WHAT THE TASK REQUIRES -> Please repeat the lines below exactly. Begin with the line containing "0.894 (unchanged) |" and go on through the line containing "chain | clkdlybuf4s50_1 |".

• • • • • • •

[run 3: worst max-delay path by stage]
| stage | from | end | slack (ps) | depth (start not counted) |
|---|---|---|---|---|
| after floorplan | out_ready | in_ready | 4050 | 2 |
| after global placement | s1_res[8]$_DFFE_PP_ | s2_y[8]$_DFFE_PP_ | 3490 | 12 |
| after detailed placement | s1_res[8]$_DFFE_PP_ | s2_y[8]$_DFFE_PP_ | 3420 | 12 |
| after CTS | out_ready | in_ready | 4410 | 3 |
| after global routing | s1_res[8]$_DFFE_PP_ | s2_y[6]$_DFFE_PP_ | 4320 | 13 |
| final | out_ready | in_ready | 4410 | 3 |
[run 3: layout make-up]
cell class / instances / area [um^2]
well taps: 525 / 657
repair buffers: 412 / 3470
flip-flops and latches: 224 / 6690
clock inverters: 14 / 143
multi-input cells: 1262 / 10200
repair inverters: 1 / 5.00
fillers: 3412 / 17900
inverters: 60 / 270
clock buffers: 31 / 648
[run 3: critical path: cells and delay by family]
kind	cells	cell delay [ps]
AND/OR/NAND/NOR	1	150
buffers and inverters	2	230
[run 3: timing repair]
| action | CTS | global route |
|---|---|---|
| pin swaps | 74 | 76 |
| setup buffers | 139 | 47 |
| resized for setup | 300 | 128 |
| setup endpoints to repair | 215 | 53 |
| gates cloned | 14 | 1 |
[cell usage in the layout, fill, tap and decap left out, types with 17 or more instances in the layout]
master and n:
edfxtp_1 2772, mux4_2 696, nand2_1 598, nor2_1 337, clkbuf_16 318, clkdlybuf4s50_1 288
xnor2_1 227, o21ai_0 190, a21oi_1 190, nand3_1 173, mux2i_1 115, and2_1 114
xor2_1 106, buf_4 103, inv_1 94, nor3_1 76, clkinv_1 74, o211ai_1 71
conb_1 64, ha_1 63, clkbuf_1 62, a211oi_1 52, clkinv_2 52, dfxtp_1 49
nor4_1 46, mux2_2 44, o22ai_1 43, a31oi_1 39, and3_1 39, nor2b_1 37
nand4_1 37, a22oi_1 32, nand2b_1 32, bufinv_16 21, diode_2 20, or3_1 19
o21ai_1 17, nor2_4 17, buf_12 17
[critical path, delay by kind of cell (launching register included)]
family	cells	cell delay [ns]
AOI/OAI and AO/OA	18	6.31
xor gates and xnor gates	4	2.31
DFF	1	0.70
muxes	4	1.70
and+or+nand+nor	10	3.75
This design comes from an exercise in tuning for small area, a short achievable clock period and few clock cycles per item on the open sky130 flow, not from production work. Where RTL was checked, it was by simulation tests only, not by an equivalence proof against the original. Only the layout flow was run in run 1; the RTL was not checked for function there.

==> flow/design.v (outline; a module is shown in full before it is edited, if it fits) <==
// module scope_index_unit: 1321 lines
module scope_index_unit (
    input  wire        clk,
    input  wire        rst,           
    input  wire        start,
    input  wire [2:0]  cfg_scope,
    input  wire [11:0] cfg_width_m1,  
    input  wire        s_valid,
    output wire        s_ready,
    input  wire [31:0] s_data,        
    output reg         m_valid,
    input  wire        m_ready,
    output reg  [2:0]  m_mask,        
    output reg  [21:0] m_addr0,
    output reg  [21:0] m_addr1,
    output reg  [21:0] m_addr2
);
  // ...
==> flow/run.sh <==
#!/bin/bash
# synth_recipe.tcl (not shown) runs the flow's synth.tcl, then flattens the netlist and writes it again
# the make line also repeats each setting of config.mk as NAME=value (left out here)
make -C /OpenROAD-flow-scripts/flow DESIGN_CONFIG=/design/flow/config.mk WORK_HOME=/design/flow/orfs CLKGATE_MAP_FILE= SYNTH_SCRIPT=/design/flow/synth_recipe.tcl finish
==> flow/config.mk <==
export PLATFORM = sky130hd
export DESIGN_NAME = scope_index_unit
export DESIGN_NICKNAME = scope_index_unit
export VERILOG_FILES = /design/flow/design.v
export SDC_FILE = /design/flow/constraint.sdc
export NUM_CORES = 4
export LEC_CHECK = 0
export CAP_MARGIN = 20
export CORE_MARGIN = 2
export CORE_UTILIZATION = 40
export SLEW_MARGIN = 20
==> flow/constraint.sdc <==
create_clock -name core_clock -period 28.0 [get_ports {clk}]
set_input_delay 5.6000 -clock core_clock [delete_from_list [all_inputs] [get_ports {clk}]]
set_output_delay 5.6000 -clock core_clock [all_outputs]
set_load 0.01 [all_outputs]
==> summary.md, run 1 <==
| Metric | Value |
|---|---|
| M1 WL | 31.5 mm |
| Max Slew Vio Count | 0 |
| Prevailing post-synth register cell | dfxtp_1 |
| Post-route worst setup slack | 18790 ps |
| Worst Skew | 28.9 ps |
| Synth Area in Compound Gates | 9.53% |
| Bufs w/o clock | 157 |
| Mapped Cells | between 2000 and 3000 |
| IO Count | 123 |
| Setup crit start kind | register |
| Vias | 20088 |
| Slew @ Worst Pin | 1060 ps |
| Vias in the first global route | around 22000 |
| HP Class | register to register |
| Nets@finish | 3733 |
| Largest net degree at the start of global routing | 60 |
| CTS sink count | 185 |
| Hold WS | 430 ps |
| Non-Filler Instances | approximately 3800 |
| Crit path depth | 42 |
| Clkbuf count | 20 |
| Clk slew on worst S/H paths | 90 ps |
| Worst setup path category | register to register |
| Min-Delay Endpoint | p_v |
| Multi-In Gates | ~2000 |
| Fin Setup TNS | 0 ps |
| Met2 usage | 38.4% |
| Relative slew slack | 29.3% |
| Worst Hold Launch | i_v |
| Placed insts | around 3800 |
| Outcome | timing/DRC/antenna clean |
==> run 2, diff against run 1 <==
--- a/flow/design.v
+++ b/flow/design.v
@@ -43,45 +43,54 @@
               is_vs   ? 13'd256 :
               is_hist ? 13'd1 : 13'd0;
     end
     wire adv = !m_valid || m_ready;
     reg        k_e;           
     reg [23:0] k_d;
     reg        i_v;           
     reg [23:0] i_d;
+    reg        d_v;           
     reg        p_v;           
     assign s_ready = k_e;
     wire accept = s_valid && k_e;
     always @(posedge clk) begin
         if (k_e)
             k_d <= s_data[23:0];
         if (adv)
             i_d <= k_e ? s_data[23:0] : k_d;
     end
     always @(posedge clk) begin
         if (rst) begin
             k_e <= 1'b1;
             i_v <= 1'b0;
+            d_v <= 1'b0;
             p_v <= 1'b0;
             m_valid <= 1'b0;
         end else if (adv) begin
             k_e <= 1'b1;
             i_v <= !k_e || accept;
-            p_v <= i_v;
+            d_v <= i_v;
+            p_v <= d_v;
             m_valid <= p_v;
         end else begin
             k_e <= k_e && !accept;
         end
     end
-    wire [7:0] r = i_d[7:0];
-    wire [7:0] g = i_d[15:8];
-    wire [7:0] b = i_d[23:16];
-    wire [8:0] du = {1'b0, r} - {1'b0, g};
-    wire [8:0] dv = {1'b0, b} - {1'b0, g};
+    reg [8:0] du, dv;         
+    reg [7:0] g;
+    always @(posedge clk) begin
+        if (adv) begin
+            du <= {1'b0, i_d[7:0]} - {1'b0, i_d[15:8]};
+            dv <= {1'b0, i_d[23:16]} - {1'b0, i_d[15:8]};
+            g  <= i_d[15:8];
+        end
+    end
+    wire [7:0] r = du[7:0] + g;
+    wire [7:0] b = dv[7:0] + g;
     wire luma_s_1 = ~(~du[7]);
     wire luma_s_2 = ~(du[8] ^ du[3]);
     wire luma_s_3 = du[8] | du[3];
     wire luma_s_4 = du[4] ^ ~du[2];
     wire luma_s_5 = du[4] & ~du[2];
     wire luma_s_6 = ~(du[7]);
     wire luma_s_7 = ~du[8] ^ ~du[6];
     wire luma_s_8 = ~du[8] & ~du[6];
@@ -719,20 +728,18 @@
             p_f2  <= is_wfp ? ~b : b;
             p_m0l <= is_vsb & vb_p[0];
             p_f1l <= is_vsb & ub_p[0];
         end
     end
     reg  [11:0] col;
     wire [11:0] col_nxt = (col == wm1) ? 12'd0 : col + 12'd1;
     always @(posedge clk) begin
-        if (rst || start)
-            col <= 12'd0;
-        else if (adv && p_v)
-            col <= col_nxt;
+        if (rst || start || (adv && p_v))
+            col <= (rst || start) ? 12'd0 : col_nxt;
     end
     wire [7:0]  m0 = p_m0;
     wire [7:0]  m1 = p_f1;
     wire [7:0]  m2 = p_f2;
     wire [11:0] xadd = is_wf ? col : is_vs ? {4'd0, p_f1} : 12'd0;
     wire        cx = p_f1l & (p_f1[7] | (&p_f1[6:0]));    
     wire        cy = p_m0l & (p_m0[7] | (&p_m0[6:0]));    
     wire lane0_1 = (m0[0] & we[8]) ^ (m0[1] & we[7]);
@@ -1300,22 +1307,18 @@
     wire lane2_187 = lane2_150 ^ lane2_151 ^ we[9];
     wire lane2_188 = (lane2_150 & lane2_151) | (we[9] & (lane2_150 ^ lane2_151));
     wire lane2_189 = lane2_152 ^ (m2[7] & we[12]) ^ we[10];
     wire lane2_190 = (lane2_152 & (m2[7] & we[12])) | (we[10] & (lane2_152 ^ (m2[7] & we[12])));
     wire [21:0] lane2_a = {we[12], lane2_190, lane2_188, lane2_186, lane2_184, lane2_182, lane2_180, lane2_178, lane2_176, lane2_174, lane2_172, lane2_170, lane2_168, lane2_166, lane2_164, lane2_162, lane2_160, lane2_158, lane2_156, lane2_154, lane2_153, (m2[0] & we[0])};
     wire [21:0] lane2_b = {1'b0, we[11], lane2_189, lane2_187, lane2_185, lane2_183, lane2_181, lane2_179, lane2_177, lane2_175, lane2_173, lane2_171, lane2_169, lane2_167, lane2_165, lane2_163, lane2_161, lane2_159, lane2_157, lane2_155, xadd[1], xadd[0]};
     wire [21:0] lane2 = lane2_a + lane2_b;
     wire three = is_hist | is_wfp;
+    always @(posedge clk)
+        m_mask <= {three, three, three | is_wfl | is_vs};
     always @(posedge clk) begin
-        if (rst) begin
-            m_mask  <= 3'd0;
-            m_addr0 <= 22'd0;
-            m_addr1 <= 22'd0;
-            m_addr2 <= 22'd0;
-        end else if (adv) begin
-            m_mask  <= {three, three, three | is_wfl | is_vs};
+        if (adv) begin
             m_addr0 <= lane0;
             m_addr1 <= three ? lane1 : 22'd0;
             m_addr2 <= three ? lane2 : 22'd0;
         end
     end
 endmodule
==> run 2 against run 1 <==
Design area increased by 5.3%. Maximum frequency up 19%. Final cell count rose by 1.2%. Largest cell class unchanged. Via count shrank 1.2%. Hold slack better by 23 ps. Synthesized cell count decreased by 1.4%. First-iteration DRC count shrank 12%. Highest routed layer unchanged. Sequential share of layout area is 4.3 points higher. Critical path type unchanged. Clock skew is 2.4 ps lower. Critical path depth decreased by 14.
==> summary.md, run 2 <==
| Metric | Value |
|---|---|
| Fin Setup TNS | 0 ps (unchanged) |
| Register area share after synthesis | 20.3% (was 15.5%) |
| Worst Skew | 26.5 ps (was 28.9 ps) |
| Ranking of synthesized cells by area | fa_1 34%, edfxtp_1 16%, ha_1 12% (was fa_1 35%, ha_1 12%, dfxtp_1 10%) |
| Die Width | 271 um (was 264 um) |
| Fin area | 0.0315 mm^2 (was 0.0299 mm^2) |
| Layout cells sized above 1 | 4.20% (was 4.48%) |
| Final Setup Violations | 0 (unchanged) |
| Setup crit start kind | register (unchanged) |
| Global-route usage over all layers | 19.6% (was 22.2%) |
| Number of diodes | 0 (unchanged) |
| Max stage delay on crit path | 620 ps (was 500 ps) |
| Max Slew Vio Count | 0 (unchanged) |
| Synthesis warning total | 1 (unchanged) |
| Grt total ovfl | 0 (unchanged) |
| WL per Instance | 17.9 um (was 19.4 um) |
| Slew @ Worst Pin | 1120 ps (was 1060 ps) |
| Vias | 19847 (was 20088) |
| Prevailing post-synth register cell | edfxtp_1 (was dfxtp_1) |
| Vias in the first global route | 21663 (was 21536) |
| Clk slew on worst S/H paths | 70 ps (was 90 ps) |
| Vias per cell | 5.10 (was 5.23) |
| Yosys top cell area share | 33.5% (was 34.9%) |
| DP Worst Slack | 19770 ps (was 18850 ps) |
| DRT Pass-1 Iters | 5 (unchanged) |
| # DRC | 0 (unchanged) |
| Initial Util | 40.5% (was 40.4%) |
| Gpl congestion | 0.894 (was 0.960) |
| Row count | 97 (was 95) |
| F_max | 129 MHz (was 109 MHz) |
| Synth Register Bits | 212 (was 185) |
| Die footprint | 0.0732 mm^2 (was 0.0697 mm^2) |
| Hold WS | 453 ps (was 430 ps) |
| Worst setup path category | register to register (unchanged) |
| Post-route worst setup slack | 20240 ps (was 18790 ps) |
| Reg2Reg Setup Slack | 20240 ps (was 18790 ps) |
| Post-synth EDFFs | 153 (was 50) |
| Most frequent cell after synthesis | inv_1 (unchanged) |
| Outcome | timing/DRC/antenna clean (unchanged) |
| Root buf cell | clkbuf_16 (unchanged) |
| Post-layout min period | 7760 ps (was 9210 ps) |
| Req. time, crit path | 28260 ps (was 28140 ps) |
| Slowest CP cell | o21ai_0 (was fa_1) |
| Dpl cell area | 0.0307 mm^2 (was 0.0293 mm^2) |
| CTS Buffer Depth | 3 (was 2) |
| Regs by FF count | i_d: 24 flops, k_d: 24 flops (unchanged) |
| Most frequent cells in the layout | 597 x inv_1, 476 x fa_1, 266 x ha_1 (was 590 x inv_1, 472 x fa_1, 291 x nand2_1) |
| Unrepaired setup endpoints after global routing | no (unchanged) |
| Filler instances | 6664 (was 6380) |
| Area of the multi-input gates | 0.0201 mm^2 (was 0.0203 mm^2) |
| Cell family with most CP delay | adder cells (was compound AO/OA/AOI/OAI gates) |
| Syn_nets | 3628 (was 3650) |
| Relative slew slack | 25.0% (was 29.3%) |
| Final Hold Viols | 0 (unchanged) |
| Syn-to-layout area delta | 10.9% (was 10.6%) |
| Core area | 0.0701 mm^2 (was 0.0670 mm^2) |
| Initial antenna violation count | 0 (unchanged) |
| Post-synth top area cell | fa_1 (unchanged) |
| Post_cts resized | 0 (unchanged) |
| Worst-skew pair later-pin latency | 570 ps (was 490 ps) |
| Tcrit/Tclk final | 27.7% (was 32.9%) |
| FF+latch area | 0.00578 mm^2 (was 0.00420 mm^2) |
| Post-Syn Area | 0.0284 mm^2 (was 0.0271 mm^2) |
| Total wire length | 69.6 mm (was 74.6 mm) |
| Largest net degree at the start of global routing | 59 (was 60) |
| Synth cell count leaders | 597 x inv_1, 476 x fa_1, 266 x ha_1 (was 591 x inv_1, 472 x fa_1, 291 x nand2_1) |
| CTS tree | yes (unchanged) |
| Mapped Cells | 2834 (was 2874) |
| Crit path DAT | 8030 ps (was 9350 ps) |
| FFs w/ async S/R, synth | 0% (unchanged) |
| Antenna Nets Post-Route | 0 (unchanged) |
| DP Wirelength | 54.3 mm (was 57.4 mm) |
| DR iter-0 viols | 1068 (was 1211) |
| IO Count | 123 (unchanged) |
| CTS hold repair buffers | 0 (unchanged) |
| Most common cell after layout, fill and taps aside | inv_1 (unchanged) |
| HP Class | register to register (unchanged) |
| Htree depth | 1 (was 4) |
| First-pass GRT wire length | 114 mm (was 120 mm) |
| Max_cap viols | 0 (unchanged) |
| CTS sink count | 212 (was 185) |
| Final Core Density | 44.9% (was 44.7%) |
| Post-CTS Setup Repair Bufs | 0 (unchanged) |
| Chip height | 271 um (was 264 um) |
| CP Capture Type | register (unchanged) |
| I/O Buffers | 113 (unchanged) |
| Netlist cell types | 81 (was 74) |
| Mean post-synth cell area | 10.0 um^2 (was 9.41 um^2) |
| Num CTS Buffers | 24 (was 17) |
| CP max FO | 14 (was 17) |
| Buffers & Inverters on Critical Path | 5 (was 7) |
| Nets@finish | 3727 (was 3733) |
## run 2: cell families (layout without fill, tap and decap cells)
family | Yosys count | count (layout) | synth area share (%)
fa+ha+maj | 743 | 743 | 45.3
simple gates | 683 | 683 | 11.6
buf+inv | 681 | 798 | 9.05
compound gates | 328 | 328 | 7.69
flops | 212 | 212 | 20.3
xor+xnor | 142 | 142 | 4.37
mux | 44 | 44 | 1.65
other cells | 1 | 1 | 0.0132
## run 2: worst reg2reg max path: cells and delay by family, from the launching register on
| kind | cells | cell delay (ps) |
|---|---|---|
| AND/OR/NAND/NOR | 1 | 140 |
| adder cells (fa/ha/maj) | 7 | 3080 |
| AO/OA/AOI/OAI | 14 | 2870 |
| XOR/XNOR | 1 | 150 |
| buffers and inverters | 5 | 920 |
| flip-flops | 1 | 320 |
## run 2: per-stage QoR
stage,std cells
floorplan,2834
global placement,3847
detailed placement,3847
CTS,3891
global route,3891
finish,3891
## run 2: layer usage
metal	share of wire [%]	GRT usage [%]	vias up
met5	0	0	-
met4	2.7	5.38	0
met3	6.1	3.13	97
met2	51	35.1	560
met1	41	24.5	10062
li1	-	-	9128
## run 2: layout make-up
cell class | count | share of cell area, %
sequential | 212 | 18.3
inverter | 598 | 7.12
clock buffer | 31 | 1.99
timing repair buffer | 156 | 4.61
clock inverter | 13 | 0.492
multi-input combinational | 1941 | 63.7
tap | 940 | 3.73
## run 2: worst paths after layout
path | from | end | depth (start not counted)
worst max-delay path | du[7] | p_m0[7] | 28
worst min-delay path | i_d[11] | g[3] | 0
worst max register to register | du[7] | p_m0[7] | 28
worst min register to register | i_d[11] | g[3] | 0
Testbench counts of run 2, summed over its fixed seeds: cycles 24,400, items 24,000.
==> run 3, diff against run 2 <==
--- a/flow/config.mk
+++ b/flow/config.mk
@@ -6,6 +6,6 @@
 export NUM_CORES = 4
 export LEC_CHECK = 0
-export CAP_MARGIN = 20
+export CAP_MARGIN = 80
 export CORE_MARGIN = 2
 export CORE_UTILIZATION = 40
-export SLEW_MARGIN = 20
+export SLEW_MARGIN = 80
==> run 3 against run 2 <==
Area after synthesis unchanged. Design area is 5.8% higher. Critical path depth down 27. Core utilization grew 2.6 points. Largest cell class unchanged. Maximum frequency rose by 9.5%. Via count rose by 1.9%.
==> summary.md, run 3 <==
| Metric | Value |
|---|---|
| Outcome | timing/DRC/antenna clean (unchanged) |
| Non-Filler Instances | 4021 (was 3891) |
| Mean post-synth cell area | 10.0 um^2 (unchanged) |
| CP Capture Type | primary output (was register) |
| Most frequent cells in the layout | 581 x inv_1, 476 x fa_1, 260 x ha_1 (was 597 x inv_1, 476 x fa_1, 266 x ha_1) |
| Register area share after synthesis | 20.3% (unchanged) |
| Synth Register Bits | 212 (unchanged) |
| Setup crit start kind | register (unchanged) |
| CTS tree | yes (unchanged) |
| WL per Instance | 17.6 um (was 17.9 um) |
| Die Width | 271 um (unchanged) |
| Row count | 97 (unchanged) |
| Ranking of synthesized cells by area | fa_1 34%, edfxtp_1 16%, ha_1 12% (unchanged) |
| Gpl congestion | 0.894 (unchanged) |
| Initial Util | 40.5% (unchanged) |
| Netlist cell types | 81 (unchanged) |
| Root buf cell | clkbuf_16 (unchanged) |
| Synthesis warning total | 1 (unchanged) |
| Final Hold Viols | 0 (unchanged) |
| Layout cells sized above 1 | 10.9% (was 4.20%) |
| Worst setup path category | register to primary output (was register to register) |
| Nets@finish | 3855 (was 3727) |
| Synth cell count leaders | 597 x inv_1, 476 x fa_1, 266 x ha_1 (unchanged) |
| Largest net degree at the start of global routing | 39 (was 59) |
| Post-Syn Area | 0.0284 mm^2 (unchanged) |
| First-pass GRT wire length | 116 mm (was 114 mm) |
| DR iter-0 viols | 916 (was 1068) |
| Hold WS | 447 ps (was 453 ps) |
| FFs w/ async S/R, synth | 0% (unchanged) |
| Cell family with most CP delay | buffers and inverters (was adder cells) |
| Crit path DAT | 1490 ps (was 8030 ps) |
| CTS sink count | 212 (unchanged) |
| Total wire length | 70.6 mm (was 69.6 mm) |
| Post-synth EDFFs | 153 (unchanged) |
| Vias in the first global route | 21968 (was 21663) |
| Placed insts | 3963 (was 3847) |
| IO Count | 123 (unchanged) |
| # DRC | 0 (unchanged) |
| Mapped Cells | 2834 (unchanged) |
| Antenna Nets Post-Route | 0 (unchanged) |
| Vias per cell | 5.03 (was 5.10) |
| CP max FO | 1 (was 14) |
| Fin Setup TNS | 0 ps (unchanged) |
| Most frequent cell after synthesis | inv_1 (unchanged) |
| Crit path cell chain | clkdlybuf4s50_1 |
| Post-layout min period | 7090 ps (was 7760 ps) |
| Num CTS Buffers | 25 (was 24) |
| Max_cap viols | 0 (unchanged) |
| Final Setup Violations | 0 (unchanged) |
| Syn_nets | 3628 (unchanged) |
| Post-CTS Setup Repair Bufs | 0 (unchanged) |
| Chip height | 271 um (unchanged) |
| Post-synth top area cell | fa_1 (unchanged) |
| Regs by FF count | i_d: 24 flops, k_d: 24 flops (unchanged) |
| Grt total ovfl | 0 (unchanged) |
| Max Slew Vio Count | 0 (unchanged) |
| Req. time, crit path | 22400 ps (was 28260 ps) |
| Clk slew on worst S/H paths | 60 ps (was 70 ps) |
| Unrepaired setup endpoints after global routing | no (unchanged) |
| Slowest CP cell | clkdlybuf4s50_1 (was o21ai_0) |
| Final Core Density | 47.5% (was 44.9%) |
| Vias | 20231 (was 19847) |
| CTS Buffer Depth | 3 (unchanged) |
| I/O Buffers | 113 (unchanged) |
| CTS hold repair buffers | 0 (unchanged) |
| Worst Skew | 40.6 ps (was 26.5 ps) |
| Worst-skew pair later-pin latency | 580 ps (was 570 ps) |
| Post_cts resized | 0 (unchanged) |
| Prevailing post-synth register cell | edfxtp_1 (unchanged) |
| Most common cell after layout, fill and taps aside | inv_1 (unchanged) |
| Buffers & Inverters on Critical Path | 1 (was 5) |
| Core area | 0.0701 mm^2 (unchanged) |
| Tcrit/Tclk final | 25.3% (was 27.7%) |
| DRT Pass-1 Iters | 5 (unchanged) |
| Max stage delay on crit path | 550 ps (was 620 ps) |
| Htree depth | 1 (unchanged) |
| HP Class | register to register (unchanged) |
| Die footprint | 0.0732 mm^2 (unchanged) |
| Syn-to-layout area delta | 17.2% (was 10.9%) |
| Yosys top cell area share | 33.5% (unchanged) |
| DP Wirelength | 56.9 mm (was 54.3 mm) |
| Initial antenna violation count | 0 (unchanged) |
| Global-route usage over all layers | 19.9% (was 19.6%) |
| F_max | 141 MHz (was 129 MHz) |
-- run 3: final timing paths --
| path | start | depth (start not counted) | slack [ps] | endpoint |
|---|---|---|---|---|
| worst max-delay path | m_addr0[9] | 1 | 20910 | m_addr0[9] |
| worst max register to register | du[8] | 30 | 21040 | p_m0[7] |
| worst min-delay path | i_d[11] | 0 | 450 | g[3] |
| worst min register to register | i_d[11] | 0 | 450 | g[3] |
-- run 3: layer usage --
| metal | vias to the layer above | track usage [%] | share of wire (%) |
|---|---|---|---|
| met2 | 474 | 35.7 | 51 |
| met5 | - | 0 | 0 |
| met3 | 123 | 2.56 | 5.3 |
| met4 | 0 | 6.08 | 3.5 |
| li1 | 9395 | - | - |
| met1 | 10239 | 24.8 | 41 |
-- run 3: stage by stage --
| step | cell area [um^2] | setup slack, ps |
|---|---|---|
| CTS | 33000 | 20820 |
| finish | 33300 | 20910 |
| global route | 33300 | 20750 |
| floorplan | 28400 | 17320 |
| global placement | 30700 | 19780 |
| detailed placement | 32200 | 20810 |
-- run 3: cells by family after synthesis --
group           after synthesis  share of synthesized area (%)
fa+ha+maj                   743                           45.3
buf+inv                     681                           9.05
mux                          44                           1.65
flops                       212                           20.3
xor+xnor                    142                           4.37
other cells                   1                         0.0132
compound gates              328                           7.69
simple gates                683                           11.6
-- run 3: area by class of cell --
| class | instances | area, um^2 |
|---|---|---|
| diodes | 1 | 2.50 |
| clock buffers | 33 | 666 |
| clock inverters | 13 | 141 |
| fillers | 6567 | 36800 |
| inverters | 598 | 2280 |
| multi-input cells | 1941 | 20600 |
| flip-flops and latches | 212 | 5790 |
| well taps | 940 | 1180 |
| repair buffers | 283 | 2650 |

• • • • • • •

ANSWER TO THE PROBLEM ->
| Gpl congestion | 0.894 (unchanged) |
| Initial Util | 40.5% (unchanged) |
| Netlist cell types | 81 (unchanged) |
| Root buf cell | clkbuf_16 (unchanged) |
| Synthesis warning total | 1 (unchanged) |
| Final Hold Viols | 0 (unchanged) |
| Layout cells sized above 1 | 10.9% (was 4.20%) |
| Worst setup path category | register to primary output (was register to register) |
| Nets@finish | 3855 (was 3727) |
| Synth cell count leaders | 597 x inv_1, 476 x fa_1, 266 x ha_1 (unchanged) |
| Largest net degree at the start of global routing | 39 (was 59) |
| Post-Syn Area | 0.0284 mm^2 (unchanged) |
| First-pass GRT wire length | 116 mm (was 114 mm) |
| DR iter-0 viols | 916 (was 1068) |
| Hold WS | 447 ps (was 453 ps) |
| FFs w/ async S/R, synth | 0% (unchanged) |
| Cell family with most CP delay | buffers and inverters (was adder cells) |
| Crit path DAT | 1490 ps (was 8030 ps) |
| CTS sink count | 212 (unchanged) |
| Total wire length | 70.6 mm (was 69.6 mm) |
| Post-synth EDFFs | 153 (unchanged) |
| Vias in the first global route | 21968 (was 21663) |
| Placed insts | 3963 (was 3847) |
| IO Count | 123 (unchanged) |
| # DRC | 0 (unchanged) |
| Mapped Cells | 2834 (unchanged) |
| Antenna Nets Post-Route | 0 (unchanged) |
| Vias per cell | 5.03 (was 5.10) |
| CP max FO | 1 (was 14) |
| Fin Setup TNS | 0 ps (unchanged) |
| Most frequent cell after synthesis | inv_1 (unchanged) |
| Crit path cell chain | clkdlybuf4s50_1 |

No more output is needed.